As spring approaches, consider these alternative gardens for your home
The growing interest in plants among millennials – combined with aging baby boomers who want maintenance-free gardens – means that gardens today are often a radical departure from traditional English or European country and estate gardens.
Natural, native and sustainable gardens are now being tended in more creative ways by professionals and amateurs alike. “The younger generation is moving into the home and they want to do it their way,” says veteran Toronto-based gardener Dougald Cameron. The result is gardens that increasingly reflect the diversity of our landscapes, as well as our people, and our native plants. For their part, boomers want less stressful work.
“Our gardens are closer to nature than ever before,” says Cameron. “And if you think of gardening as an art form, what you like or don’t like, it all comes down to personal taste.”
Here, five unconventional gardens to inspire your warm-weather planning.
Since many gardeners don’t have enough time to weed, rockeries are seeing a resurgence. Using rocks to build rock gardens that require minimal maintenance, these spaces look great in real life and on Instagram, and are the perfect backdrop for a wide range of perennials. Plants that thrive include creeping thyme, angelina stonecrop, spreading conifers, alpine, rockchips (the Latin name Saxifraga means “stone crusher”), and hardy succulents like hens and chicks, which live outside on the ground year-round. Rock gardens need full sun and well-drained, gravel soil.
A water garden has traditionally been just one of many different features in a garden, but with Canadian cities growing exponentially – and lot sizes shrinking – homeowners are turning to water gardens as a focal point for compact outdoor settings. They are ideal for urban life because they provide white noise to mask traffic and plants attract wildlife. There are many wetland plants that are ideal including blue flag iris (Quebec’s provincial flower), puzzle grass, sweet flag, and of course water lily. An ideal plant for the water’s edge is the cardinal flower, which attracts hummingbirds.
Native Plant Garden
As the name suggests, these gardens are made up of plants native to Canada. The main attraction is their unrestrained appearance and their ability to attract birds, bees, insects and other wildlife. Native plant gardens thrive anywhere, rural or urban, and in small or large spaces. The key is to know your soil and light conditions when selecting plants. Locally grown species are usually friendly to bees and butterflies (these gardens are a boon to Canada’s endangered monarch butterfly population). Don’t be surprised to find plants that were once considered weeds, such as milkweed and goldenrod, suggested for this type of garden. Other additions can include oak leaf hydrangea, switchgrass, and northern sea oats (which you should keep because they like to reseed).

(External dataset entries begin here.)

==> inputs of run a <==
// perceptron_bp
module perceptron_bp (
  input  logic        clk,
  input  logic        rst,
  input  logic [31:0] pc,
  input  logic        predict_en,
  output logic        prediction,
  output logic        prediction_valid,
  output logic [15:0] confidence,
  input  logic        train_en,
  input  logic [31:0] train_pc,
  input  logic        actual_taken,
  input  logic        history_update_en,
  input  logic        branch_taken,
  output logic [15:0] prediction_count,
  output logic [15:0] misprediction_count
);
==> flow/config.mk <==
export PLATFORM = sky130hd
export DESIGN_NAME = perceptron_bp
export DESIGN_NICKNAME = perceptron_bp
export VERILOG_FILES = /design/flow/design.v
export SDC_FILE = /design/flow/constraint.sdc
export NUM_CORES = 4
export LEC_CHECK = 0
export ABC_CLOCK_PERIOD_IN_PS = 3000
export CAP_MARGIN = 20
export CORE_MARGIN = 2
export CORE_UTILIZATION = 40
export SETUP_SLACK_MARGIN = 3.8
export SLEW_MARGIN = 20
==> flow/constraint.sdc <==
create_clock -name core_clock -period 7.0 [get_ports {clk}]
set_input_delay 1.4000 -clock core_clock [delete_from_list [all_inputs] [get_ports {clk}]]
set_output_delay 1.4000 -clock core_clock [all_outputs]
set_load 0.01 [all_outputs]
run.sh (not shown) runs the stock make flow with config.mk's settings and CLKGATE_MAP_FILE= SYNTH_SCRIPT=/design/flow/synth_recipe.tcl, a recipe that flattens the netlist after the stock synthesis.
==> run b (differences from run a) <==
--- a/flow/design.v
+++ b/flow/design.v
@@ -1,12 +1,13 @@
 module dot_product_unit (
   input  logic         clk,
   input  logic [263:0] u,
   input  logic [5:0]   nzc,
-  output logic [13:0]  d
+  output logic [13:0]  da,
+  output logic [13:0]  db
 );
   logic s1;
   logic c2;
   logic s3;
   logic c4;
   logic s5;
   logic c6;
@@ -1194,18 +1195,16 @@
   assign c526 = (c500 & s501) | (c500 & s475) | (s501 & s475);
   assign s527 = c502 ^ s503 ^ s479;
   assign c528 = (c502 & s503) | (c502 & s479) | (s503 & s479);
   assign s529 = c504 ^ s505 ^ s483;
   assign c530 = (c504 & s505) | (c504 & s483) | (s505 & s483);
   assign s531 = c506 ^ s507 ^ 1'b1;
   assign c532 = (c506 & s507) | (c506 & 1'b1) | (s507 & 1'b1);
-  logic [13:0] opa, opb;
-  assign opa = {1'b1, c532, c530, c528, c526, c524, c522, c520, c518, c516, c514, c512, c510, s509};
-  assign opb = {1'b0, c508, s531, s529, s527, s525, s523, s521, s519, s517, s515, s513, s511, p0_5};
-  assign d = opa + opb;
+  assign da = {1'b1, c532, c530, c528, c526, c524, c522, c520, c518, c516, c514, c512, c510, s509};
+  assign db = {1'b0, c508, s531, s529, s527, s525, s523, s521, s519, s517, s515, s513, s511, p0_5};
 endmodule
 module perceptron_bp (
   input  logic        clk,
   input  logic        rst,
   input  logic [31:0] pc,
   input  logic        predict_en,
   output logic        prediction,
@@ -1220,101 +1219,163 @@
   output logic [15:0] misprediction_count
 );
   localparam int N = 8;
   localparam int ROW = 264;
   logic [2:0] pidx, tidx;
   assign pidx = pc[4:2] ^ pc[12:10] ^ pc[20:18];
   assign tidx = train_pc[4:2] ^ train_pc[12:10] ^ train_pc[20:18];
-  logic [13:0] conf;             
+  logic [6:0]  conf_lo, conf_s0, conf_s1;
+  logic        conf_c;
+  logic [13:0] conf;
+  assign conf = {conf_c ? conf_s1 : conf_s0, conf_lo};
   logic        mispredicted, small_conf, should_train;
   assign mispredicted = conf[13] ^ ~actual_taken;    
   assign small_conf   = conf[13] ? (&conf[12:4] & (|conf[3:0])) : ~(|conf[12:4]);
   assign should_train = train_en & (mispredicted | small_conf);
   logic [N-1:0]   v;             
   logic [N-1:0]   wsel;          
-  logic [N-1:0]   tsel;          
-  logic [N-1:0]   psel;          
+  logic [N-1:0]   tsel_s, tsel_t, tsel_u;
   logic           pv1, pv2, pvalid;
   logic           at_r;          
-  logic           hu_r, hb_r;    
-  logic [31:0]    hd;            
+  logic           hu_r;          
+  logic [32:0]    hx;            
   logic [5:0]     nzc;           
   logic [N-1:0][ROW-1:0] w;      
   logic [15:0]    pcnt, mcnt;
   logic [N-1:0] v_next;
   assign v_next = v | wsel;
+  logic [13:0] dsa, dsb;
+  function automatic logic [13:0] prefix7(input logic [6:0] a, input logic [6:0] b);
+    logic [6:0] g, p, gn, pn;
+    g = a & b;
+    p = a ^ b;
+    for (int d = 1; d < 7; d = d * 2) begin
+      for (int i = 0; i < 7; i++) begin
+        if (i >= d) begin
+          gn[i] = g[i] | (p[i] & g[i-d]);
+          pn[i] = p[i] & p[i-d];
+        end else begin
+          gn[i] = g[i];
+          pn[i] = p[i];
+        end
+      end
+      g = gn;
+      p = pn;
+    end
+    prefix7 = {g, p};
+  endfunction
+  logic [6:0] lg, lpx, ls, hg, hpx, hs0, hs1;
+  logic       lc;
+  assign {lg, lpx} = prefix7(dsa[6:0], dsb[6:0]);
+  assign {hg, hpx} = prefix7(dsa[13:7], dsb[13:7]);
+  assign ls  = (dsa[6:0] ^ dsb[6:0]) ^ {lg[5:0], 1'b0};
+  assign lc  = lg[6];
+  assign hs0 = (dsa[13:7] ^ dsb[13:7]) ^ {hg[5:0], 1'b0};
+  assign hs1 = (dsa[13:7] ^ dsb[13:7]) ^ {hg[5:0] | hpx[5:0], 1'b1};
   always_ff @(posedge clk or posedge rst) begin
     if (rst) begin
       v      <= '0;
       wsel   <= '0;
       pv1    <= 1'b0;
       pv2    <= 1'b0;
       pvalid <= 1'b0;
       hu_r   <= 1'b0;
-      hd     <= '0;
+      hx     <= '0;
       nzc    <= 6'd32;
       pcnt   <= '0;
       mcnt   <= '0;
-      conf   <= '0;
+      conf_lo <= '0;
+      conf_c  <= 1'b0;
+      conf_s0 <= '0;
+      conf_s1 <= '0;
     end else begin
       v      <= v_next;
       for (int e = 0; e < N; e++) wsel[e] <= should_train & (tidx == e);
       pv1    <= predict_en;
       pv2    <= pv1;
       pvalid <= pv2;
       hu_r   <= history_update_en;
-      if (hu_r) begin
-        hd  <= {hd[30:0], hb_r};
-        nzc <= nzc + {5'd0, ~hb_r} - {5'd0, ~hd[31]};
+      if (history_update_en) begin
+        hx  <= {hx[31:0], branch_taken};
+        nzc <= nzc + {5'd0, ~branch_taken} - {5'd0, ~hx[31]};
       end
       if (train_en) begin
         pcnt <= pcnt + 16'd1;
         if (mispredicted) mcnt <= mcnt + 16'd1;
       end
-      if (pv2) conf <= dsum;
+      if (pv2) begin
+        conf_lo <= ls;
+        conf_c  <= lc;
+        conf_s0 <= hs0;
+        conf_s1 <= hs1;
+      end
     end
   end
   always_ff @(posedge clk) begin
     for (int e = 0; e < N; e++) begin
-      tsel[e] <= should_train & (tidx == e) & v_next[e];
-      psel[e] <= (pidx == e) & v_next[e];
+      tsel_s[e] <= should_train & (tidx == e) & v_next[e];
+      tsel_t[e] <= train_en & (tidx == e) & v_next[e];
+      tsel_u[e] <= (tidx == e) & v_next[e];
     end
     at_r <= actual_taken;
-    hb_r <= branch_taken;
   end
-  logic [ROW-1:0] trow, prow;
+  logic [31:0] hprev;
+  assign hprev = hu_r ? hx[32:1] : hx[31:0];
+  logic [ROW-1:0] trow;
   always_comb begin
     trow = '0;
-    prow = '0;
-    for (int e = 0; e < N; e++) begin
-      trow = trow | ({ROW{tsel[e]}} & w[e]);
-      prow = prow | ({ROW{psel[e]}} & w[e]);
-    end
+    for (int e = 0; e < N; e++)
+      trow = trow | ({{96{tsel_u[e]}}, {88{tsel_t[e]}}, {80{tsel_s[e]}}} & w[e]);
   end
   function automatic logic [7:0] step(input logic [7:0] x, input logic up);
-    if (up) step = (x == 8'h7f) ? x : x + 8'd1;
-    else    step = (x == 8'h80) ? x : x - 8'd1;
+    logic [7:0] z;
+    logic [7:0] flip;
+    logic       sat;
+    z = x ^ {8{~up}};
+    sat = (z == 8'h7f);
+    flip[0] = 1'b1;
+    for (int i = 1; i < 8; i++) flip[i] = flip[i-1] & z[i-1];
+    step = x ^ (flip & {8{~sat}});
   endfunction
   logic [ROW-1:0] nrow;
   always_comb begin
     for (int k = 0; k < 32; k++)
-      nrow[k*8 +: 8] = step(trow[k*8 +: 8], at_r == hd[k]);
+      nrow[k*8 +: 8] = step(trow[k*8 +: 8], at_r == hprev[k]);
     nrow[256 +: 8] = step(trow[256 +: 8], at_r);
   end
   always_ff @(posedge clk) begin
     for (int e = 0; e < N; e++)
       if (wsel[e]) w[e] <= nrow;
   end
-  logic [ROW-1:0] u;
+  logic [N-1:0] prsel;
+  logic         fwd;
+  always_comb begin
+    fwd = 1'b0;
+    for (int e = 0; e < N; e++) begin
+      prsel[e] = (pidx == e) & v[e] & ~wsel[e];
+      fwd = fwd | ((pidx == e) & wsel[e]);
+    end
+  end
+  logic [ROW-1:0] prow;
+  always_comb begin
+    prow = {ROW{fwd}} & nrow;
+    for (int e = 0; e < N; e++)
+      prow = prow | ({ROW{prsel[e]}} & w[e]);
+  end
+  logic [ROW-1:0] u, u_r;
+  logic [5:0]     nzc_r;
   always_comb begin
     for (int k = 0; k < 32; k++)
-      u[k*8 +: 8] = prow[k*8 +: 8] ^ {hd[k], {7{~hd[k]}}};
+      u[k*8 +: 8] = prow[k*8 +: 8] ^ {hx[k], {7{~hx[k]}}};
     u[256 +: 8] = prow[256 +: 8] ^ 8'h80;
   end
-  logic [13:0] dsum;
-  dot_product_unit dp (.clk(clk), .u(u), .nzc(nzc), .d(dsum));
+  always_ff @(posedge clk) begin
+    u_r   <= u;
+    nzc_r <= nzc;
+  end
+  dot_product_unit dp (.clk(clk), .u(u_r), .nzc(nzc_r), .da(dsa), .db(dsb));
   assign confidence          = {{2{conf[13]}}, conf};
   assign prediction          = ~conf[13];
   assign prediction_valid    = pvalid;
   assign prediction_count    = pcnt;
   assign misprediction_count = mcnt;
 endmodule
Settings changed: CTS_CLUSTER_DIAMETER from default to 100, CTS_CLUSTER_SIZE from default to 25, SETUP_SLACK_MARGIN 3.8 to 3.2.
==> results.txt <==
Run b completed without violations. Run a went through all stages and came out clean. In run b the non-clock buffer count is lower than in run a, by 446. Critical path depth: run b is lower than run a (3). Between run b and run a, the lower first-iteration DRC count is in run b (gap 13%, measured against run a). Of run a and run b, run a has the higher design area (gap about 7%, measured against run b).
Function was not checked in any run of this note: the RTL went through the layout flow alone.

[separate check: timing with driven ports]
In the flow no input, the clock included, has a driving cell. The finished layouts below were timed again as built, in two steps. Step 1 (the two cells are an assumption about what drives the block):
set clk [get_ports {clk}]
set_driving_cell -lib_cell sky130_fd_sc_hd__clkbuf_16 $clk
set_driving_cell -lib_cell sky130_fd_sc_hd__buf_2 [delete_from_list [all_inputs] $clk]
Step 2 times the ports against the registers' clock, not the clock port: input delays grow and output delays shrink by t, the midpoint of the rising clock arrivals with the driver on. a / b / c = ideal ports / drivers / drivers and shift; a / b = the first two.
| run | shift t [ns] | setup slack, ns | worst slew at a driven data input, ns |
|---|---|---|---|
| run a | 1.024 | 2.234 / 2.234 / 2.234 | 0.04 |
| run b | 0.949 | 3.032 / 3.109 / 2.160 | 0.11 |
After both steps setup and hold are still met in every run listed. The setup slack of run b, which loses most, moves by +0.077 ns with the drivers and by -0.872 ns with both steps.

If you can’t get out, get in. Perfect on sunny balconies or terraces, these gardens are the perfect antidote to looking at a blank, boring wall. However, there are some caveats. Don’t overdo the height (it’s difficult to maintain), make sure it’s sunny and that the supporting structure is strong and able to withstand moisture. Flowering plants include clematis, roses, Virginia creeper and climbing hydrangea. Vegetables that like to climb are squash and beans.
The definition of a shrub, in horticultural terms, is anything less than six metres. The key to a beautiful shrub garden with year-round interest is getting the right mix of textures, colors and heights. In years past, shrubs were commonly pruned to achieve a manicured appearance. Now they were left more or less untamed. Cameron likes to mix evergreens with shrubs such as redbark twig dogwood, paper maple, dwarf conifers, mock orange lilacs and star magnolia. People often choose shrub gardens for their winter interest and because they are low maintenance. “They’re like a sculpture group in a way,” he says. “They can be in all shapes and sizes, and they are there all the time.”